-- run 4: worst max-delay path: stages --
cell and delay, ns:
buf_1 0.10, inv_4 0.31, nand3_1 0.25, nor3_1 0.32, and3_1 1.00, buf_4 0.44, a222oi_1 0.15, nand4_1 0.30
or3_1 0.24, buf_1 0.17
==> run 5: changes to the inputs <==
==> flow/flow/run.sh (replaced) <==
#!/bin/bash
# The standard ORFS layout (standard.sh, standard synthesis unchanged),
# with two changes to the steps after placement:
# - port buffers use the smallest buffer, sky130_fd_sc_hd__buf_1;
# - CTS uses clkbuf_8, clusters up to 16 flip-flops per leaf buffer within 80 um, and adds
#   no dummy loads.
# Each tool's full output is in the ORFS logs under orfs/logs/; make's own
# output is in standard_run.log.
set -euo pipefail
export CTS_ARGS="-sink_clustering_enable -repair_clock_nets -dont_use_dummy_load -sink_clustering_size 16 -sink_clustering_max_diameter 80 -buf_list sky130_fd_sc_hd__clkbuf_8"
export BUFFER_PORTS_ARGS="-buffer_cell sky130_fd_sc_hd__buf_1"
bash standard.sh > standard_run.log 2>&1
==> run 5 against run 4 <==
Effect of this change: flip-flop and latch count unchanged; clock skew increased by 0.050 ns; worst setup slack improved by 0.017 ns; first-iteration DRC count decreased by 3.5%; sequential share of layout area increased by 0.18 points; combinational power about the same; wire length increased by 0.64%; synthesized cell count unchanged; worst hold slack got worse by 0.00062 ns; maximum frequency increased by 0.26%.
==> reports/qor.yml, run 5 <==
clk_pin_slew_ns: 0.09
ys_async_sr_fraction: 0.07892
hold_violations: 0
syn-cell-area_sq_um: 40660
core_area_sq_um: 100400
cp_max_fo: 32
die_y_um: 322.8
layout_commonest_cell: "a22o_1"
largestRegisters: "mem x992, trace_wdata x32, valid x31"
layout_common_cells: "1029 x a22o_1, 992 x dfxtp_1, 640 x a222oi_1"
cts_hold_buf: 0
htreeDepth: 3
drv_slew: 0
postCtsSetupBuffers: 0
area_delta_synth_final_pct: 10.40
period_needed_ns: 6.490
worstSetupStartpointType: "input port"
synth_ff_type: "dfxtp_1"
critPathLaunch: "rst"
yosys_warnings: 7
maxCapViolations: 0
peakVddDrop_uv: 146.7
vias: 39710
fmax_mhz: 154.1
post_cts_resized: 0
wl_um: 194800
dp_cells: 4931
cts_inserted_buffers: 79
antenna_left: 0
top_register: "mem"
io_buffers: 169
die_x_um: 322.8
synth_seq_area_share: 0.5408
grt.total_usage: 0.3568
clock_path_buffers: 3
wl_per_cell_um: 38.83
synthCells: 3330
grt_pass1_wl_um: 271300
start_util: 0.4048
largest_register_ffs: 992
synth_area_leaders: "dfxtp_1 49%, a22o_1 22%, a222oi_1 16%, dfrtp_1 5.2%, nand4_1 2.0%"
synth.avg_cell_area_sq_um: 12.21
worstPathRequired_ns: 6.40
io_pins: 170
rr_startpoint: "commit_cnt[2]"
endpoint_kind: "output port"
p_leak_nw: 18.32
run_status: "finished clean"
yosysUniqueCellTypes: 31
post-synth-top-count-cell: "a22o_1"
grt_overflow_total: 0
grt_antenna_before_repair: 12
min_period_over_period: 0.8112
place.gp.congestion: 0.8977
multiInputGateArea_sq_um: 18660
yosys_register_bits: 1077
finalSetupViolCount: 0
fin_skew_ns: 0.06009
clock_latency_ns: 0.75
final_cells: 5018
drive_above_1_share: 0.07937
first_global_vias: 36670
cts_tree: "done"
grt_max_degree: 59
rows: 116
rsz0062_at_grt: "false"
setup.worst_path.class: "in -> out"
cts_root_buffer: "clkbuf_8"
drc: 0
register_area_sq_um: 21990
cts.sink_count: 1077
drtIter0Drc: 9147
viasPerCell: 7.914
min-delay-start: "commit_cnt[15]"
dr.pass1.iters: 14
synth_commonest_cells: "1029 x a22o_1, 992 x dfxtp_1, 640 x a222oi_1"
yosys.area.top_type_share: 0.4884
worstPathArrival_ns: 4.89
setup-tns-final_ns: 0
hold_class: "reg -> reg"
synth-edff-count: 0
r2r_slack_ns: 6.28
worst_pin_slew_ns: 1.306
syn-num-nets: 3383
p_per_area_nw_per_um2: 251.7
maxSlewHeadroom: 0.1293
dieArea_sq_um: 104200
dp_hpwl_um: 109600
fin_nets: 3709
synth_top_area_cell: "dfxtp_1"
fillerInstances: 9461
From an optimization exercise on the open Yosys and OpenROAD flow, aimed at small area, a short achievable clock period and few clock cycles; shortcuts taken in it are not production practice. Where RTL was checked, it was by simulation tests only, not by an equivalence proof against the original.

## pn_eval_core
module pn_eval_core
#(
    parameter int unsigned OPND_W    = 3,
    parameter int unsigned DATA_W    = 32,
    parameter int unsigned TOK_DEPTH = 16,
    parameter int unsigned STK_DEPTH = 8
) (
    input  logic                     clk,
    input  logic                     rst,
    input  logic                     in_valid,
    input  logic                     mode,
    input  logic                     operator,
    input  logic [OPND_W-1:0]        in,
    output logic                     busy,
    output logic                     out_valid,
    output logic signed [DATA_W-1:0] out,
    output logic                     err
);
    localparam int unsigned TOK_W  = OPND_W + 1;
    localparam int unsigned TCNT_W = $clog2(TOK_DEPTH + 1);
    localparam int unsigned TIDX_W = $clog2(TOK_DEPTH);
    localparam int unsigned SCNT_W = $clog2(STK_DEPTH + 1);
    localparam int unsigned SIDX_W = $clog2(STK_DEPTH);
    localparam int unsigned RF_D   = STK_DEPTH - 2;
    localparam int unsigned OS_D   = 5;                 
    localparam int unsigned DCNT_W = TCNT_W + 1;        
    localparam logic signed [DCNT_W-1:0] D_ONE  = 1;
    localparam logic signed [DCNT_W-1:0] D_MONE = -1;
    localparam logic signed [DCNT_W-1:0] D_MAX  = STK_DEPTH;
    typedef enum logic [2:0] {
        K_NONE, K_PUSH, K_OSPUSH, K_STKOP, K_IMMOP, K_CASC
    } kind_t;
    pn_pkg::state_t state, state_d;
    logic [TOK_W-1:0]  tok_mem [TOK_DEPTH];
    logic [TCNT_W-1:0] wp, rp;
    logic              hd_v;
  ...
==> flow/config.mk <==
export PLATFORM = sky130hd
export DESIGN_NAME = pn_eval_core
export DESIGN_NICKNAME = pn_eval_core
export VERILOG_FILES = /design/flow/design.v
export SDC_FILE = /design/flow/constraint.sdc
export NUM_CORES = 4
export LEC_CHECK = 0
export CAP_MARGIN = 20
export CORE_MARGIN = 2
export CORE_UTILIZATION = 50
export SLEW_MARGIN = 20
==> flow/constraint.sdc <==
create_clock -name core_clock -period 11.0 [get_ports {clk}]
set_input_delay 2.2000 -clock core_clock [delete_from_list [all_inputs] [get_ports {clk}]]
set_output_delay 2.2000 -clock core_clock [all_outputs]
set_load 0.01 [all_outputs]
standard.sh (not shown) runs the stock make flow with config.mk's settings and CLKGATE_MAP_FILE= SYNTH_SCRIPT=/design/flow/synth_recipe.tcl, a recipe that flattens the netlist after the stock synthesis.
==> flow/flow/run.sh <==
#!/bin/bash
set -euo pipefail
bash standard.sh SETUP_SLACK_MARGIN=6.5 finish > standard.log 2>&1
Testbench counts at the start, summed over its fixed seeds: cycles 7,494.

---+---

→ **What to produce**
Every record above should be written out exactly.

→ **Solution to this problem**
-- run 4: worst max-delay path: stages --
cell and delay, ns:
buf_1 0.10, inv_4 0.31, nand3_1 0.25, nor3_1 0.32, and3_1 1.00, buf_4 0.44, a222oi_1 0.15, nand4_1 0.30
or3_1 0.24, buf_1 0.17
==> run 5: changes to the inputs <==
==> flow/flow/run.sh (replaced) <==
#!/bin/bash
# The standard ORFS layout (standard.sh, standard synthesis unchanged),
# with two changes to the steps after placement:
# - port buffers use the smallest buffer, sky130_fd_sc_hd__buf_1;
# - CTS uses clkbuf_8, clusters up to 16 flip-flops per leaf buffer within 80 um, and adds
#   no dummy loads.
# Each tool's full output is in the ORFS logs under orfs/logs/; make's own
# output is in standard_run.log.
set -euo pipefail
export CTS_ARGS="-sink_clustering_enable -repair_clock_nets -dont_use_dummy_load -sink_clustering_size 16 -sink_clustering_max_diameter 80 -buf_list sky130_fd_sc_hd__clkbuf_8"
export BUFFER_PORTS_ARGS="-buffer_cell sky130_fd_sc_hd__buf_1"
bash standard.sh > standard_run.log 2>&1
==> run 5 against run 4 <==
Effect of this change: flip-flop and latch count unchanged; clock skew increased by 0.050 ns; worst setup slack improved by 0.017 ns; first-iteration DRC count decreased by 3.5%; sequential share of layout area increased by 0.18 points; combinational power about the same; wire length increased by 0.64%; synthesized cell count unchanged; worst hold slack got worse by 0.00062 ns; maximum frequency increased by 0.26%.
==> reports/qor.yml, run 5 <==
clk_pin_slew_ns: 0.09
ys_async_sr_fraction: 0.07892
hold_violations: 0
syn-cell-area_sq_um: 40660
core_area_sq_um: 100400
cp_max_fo: 32
die_y_um: 322.8
layout_commonest_cell: "a22o_1"
largestRegisters: "mem x992, trace_wdata x32, valid x31"
layout_common_cells: "1029 x a22o_1, 992 x dfxtp_1, 640 x a222oi_1"
cts_hold_buf: 0
htreeDepth: 3
drv_slew: 0
postCtsSetupBuffers: 0
area_delta_synth_final_pct: 10.40
period_needed_ns: 6.490
worstSetupStartpointType: "input port"
synth_ff_type: "dfxtp_1"
critPathLaunch: "rst"
yosys_warnings: 7
maxCapViolations: 0
peakVddDrop_uv: 146.7
vias: 39710
fmax_mhz: 154.1
post_cts_resized: 0
wl_um: 194800
dp_cells: 4931
cts_inserted_buffers: 79
antenna_left: 0
top_register: "mem"
io_buffers: 169
die_x_um: 322.8
synth_seq_area_share: 0.5408
grt.total_usage: 0.3568
clock_path_buffers: 3
wl_per_cell_um: 38.83
synthCells: 3330
grt_pass1_wl_um: 271300
start_util: 0.4048
largest_register_ffs: 992
synth_area_leaders: "dfxtp_1 49%, a22o_1 22%, a222oi_1 16%, dfrtp_1 5.2%, nand4_1 2.0%"
synth.avg_cell_area_sq_um: 12.21
worstPathRequired_ns: 6.40
io_pins: 170
rr_startpoint: "commit_cnt[2]"
endpoint_kind: "output port"
p_leak_nw: 18.32
run_status: "finished clean"
yosysUniqueCellTypes: 31
post-synth-top-count-cell: "a22o_1"
grt_overflow_total: 0
grt_antenna_before_repair: 12
min_period_over_period: 0.8112
place.gp.congestion: 0.8977
multiInputGateArea_sq_um: 18660
yosys_register_bits: 1077
finalSetupViolCount: 0
fin_skew_ns: 0.06009
clock_latency_ns: 0.75
final_cells: 5018
drive_above_1_share: 0.07937
first_global_vias: 36670
cts_tree: "done"
grt_max_degree: 59
rows: 116
rsz0062_at_grt: "false"
setup.worst_path.class: "in -> out"
cts_root_buffer: "clkbuf_8"
drc: 0
register_area_sq_um: 21990
cts.sink_count: 1077
drtIter0Drc: 9147
viasPerCell: 7.914
min-delay-start: "commit_cnt[15]"
dr.pass1.iters: 14
synth_commonest_cells: "1029 x a22o_1, 992 x dfxtp_1, 640 x a222oi_1"
yosys.area.top_type_share: 0.4884
worstPathArrival_ns: 4.89
setup-tns-final_ns: 0
hold_class: "reg -> reg"
synth-edff-count: 0
r2r_slack_ns: 6.28
worst_pin_slew_ns: 1.306
syn-num-nets: 3383
p_per_area_nw_per_um2: 251.7
maxSlewHeadroom: 0.1293
dieArea_sq_um: 104200
dp_hpwl_um: 109600
fin_nets: 3709
synth_top_area_cell: "dfxtp_1"
fillerInstances: 9461
From an optimization exercise on the open Yosys and OpenROAD flow, aimed at small area, a short achievable clock period and few clock cycles; shortcuts taken in it are not production practice. Where RTL was checked, it was by simulation tests only, not by an equivalence proof against the original.

## pn_eval_core
module pn_eval_core
#(
    parameter int unsigned OPND_W    = 3,
    parameter int unsigned DATA_W    = 32,
    parameter int unsigned TOK_DEPTH = 16,
    parameter int unsigned STK_DEPTH = 8
) (
    input  logic                     clk,
    input  logic                     rst,
    input  logic                     in_valid,
    input  logic                     mode,
    input  logic                     operator,
    input  logic [OPND_W-1:0]        in,
    output logic                     busy,
    output logic                     out_valid,
    output logic signed [DATA_W-1:0] out,
    output logic                     err
);
    localparam int unsigned TOK_W  = OPND_W + 1;
    localparam int unsigned TCNT_W = $clog2(TOK_DEPTH + 1);
    localparam int unsigned TIDX_W = $clog2(TOK_DEPTH);
    localparam int unsigned SCNT_W = $clog2(STK_DEPTH + 1);
    localparam int unsigned SIDX_W = $clog2(STK_DEPTH);
    localparam int unsigned RF_D   = STK_DEPTH - 2;
    localparam int unsigned OS_D   = 5;                 
    localparam int unsigned DCNT_W = TCNT_W + 1;        
    localparam logic signed [DCNT_W-1:0] D_ONE  = 1;
    localparam logic signed [DCNT_W-1:0] D_MONE = -1;
    localparam logic signed [DCNT_W-1:0] D_MAX  = STK_DEPTH;
    typedef enum logic [2:0] {
        K_NONE, K_PUSH, K_OSPUSH, K_STKOP, K_IMMOP, K_CASC
    } kind_t;
    pn_pkg::state_t state, state_d;
    logic [TOK_W-1:0]  tok_mem [TOK_DEPTH];
    logic [TCNT_W-1:0] wp, rp;
    logic              hd_v;
  ...
==> flow/config.mk <==
export PLATFORM = sky130hd
export DESIGN_NAME = pn_eval_core
export DESIGN_NICKNAME = pn_eval_core
export VERILOG_FILES = /design/flow/design.v
export SDC_FILE = /design/flow/constraint.sdc
export NUM_CORES = 4
export LEC_CHECK = 0
export CAP_MARGIN = 20
export CORE_MARGIN = 2
export CORE_UTILIZATION = 50
export SLEW_MARGIN = 20
==> flow/constraint.sdc <==
create_clock -name core_clock -period 11.0 [get_ports {clk}]
set_input_delay 2.2000 -clock core_clock [delete_from_list [all_inputs] [get_ports {clk}]]
set_output_delay 2.2000 -clock core_clock [all_outputs]
set_load 0.01 [all_outputs]
standard.sh (not shown) runs the stock make flow with config.mk's settings and CLKGATE_MAP_FILE= SYNTH_SCRIPT=/design/flow/synth_recipe.tcl, a recipe that flattens the netlist after the stock synthesis.
==> flow/flow/run.sh <==
#!/bin/bash
set -euo pipefail
bash standard.sh SETUP_SLACK_MARGIN=6.5 finish > standard.log 2>&1
Testbench counts at the start, summed over its fixed seeds: cycles 7,494.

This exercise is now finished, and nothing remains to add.